[Collected data]
☆ ☆ ☆ ☆ ☆ ☆ ☆
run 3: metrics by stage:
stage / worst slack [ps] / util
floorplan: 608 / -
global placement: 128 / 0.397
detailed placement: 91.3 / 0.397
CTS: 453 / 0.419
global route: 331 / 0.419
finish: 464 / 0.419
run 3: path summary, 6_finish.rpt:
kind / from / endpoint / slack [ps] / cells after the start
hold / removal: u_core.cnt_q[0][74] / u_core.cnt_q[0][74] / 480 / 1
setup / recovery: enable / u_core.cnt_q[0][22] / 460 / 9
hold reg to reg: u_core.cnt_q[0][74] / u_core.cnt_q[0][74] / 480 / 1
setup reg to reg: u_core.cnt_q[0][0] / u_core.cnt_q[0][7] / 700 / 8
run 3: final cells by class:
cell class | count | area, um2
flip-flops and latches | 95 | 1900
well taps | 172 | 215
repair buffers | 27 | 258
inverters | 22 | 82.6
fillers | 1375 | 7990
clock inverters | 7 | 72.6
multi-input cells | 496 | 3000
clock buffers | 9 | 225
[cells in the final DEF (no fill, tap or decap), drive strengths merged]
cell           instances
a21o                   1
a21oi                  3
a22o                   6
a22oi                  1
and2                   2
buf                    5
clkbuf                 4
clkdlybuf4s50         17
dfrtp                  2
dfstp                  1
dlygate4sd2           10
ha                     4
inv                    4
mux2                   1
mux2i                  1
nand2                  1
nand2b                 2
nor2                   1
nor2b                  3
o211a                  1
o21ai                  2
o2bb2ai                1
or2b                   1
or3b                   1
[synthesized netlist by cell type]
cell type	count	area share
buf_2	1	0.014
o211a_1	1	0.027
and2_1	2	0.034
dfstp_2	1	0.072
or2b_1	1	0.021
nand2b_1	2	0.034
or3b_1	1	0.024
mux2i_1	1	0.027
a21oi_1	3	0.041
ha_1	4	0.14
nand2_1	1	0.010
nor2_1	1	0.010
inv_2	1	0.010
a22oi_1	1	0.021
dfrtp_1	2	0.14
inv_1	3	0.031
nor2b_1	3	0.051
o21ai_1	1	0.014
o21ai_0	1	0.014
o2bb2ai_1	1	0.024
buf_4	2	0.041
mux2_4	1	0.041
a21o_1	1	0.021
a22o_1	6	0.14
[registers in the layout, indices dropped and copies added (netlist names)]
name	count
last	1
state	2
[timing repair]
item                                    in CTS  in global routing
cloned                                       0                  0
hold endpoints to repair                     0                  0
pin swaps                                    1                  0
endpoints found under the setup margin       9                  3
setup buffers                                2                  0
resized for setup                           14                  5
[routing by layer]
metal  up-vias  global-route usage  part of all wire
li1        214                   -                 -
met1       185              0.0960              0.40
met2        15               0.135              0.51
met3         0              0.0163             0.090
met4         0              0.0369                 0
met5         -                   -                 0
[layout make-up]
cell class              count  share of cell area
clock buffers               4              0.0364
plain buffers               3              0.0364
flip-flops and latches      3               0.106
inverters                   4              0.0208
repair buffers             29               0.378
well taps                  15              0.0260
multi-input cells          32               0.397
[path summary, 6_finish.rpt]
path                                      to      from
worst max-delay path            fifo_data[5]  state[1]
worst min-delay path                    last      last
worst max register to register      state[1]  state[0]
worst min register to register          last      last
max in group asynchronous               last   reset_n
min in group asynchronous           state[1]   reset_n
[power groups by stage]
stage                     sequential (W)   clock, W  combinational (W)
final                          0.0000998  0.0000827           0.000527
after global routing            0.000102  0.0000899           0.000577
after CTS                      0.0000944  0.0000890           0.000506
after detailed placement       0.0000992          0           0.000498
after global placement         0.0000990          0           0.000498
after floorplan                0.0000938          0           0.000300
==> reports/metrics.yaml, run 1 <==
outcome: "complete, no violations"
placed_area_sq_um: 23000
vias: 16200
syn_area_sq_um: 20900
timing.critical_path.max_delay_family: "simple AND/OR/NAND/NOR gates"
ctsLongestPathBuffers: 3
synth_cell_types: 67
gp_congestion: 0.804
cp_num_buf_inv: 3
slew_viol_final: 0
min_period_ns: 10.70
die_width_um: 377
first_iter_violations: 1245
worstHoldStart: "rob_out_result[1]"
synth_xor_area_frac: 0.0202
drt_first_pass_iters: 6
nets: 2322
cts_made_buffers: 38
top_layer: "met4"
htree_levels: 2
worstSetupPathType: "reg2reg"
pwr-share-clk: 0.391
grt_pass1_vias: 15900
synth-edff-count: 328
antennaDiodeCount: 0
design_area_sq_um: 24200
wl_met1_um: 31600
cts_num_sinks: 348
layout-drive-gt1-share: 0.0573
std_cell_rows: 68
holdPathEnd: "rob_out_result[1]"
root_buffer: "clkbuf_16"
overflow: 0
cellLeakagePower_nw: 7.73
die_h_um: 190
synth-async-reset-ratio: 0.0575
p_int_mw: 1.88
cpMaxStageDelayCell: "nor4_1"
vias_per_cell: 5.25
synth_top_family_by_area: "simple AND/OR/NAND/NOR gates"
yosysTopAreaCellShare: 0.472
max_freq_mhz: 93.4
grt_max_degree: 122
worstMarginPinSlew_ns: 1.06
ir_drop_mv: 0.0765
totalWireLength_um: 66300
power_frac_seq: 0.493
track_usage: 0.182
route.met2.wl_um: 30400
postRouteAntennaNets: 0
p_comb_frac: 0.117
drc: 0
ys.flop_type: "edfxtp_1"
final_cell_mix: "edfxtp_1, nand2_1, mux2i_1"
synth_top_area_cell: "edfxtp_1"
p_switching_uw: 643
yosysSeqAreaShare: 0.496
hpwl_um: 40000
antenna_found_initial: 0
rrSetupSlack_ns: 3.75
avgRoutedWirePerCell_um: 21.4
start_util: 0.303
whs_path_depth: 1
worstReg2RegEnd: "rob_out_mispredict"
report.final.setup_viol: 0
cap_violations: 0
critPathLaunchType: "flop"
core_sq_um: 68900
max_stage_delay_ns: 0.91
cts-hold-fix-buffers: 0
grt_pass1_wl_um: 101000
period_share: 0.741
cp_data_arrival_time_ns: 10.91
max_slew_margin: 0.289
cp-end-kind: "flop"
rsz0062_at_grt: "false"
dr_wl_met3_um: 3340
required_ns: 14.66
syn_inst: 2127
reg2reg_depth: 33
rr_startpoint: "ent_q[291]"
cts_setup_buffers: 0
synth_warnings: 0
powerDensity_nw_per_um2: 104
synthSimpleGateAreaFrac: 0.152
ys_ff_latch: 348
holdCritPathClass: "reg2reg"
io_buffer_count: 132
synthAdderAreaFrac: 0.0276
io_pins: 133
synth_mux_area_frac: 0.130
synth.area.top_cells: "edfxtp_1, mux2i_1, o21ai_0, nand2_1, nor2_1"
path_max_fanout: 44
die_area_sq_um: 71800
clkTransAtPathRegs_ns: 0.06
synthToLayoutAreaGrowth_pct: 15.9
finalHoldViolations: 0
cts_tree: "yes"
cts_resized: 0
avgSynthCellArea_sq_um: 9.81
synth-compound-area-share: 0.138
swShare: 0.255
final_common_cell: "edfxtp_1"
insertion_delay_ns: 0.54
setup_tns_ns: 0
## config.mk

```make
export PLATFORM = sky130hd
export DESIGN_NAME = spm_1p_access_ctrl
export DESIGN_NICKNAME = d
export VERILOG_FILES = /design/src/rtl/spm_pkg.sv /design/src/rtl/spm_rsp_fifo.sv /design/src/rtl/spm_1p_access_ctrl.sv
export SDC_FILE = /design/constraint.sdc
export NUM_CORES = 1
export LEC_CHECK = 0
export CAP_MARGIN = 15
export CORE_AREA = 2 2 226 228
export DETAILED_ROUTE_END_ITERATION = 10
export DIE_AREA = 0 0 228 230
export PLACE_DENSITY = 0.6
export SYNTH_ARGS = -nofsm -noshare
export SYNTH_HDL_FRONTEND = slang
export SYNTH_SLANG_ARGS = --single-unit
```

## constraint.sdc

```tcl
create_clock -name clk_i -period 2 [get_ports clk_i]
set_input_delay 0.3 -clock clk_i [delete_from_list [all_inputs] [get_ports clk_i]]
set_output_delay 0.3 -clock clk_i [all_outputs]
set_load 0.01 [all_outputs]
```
☆ ☆ ☆ ☆ ☆ ☆ ☆
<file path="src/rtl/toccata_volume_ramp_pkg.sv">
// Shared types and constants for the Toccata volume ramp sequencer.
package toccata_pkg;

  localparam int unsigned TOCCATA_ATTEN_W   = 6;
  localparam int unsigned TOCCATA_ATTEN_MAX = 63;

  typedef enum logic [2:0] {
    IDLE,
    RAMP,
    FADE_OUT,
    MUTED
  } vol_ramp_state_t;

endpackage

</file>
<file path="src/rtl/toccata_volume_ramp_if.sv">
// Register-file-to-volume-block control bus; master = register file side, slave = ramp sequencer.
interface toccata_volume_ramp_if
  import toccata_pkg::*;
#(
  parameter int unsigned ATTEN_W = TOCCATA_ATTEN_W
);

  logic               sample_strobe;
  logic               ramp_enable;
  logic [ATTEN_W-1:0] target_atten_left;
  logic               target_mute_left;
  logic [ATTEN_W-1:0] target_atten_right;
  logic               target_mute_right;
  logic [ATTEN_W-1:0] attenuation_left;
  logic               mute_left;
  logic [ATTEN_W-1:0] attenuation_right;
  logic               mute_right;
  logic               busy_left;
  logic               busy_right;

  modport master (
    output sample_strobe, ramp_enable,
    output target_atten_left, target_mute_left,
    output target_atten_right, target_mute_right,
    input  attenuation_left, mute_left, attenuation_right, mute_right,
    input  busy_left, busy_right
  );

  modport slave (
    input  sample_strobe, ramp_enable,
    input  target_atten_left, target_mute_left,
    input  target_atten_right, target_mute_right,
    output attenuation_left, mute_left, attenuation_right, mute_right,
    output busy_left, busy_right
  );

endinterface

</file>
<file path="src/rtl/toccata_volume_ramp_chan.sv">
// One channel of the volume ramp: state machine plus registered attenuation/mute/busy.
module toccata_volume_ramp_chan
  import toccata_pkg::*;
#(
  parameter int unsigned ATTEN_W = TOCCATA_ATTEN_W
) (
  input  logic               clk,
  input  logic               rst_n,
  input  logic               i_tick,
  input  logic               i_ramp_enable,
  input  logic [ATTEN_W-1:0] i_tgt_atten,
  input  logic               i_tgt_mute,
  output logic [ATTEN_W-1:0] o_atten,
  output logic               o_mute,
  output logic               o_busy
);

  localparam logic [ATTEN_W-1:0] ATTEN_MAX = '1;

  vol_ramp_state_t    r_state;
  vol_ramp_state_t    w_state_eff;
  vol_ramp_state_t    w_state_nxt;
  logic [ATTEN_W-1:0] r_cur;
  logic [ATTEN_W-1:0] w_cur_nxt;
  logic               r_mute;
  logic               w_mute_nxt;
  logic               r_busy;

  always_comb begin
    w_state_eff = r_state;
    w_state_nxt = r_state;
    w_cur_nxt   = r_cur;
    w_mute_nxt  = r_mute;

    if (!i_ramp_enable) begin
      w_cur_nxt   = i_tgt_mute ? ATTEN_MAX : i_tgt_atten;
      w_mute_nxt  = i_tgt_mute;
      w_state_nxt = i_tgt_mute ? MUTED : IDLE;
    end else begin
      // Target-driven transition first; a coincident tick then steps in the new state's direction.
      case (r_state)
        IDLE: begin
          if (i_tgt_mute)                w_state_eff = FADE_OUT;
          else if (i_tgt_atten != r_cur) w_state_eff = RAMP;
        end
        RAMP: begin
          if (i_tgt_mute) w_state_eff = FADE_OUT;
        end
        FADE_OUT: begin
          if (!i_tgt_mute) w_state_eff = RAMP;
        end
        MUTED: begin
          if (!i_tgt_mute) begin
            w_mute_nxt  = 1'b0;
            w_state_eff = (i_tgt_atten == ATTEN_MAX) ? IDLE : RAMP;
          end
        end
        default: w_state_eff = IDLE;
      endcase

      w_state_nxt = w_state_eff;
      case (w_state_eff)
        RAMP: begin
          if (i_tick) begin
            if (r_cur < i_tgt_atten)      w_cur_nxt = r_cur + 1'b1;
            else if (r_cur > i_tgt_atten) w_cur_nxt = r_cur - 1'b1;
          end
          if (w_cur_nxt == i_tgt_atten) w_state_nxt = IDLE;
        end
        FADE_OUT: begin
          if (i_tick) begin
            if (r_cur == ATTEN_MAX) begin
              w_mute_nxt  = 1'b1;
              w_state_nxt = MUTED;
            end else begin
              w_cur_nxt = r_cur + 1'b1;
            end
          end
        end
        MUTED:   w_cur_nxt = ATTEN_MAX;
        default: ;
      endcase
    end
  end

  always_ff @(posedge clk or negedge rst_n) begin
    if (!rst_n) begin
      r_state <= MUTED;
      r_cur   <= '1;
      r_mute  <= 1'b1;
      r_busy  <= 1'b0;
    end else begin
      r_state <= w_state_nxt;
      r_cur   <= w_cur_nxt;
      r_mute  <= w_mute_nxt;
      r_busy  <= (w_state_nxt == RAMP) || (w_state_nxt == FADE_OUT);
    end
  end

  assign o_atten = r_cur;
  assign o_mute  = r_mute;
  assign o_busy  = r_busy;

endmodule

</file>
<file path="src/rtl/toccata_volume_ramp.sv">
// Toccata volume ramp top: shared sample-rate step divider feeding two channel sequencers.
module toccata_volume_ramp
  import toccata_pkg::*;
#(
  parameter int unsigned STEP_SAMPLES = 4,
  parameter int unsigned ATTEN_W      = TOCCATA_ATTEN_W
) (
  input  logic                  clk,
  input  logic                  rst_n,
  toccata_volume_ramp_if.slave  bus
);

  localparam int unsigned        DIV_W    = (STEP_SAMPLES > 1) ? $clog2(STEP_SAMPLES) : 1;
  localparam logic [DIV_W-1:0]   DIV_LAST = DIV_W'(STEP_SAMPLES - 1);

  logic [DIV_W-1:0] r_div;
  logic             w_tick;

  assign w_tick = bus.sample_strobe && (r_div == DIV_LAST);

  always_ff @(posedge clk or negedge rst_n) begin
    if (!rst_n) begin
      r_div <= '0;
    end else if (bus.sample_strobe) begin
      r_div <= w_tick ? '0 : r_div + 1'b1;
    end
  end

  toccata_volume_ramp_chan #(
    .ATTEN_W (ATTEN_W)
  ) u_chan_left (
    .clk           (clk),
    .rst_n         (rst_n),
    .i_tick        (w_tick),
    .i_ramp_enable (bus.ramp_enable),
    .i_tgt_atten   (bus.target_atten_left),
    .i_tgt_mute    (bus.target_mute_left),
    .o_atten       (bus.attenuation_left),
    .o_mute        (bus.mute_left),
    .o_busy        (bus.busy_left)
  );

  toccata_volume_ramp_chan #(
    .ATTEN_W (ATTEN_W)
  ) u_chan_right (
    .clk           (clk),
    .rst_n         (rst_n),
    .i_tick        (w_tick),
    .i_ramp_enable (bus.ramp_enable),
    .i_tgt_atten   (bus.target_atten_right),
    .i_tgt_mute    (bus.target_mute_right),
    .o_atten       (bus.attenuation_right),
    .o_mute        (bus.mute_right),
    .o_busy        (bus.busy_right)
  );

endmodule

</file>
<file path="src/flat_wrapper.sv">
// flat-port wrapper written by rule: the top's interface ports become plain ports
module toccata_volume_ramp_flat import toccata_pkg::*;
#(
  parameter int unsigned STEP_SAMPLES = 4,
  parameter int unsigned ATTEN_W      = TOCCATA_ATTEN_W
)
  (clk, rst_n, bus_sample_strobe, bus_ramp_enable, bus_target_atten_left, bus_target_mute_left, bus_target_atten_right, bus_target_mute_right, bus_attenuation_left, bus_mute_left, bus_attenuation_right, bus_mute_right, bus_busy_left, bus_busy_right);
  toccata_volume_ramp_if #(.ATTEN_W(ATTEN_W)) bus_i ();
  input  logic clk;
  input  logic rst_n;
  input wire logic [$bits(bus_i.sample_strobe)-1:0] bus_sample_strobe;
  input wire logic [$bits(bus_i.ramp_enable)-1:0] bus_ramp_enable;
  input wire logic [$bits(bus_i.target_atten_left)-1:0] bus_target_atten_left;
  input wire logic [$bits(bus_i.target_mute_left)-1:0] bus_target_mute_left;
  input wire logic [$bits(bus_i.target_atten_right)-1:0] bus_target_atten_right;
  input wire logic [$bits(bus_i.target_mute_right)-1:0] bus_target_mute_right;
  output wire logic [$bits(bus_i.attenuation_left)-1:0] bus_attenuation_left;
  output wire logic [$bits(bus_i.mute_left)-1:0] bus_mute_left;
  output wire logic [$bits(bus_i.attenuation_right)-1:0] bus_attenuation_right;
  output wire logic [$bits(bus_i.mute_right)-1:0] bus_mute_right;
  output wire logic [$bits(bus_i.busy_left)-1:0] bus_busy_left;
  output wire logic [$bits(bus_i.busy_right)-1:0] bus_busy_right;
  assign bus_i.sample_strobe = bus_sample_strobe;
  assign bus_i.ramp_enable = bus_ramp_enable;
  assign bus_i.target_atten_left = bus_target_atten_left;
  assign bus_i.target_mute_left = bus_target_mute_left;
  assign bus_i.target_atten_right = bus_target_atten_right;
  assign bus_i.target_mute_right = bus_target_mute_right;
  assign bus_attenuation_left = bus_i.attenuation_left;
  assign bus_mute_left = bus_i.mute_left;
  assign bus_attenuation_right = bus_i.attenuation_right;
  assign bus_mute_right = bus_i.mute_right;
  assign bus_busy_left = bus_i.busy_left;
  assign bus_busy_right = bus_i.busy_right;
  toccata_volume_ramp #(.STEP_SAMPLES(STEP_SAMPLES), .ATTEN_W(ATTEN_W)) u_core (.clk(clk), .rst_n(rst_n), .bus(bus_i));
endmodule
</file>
☆ ☆ ☆ ☆ ☆ ☆ ☆
--- How to complete this task ---
Take exactly the lines from the one containing "[path summary, 6_finish.rpt]" through the one containing "after global placement" in the data above, and output them with nothing added.

--- Solution ---
[path summary, 6_finish.rpt]
path                                      to      from
worst max-delay path            fifo_data[5]  state[1]
worst min-delay path                    last      last
worst max register to register      state[1]  state[0]
worst min register to register          last      last
max in group asynchronous               last   reset_n
min in group asynchronous           state[1]   reset_n
[power groups by stage]
stage                     sequential (W)   clock, W  combinational (W)
final                          0.0000998  0.0000827           0.000527
after global routing            0.000102  0.0000899           0.000577
after CTS                      0.0000944  0.0000890           0.000506
after detailed placement       0.0000992          0           0.000498
after global placement         0.0000990          0           0.000498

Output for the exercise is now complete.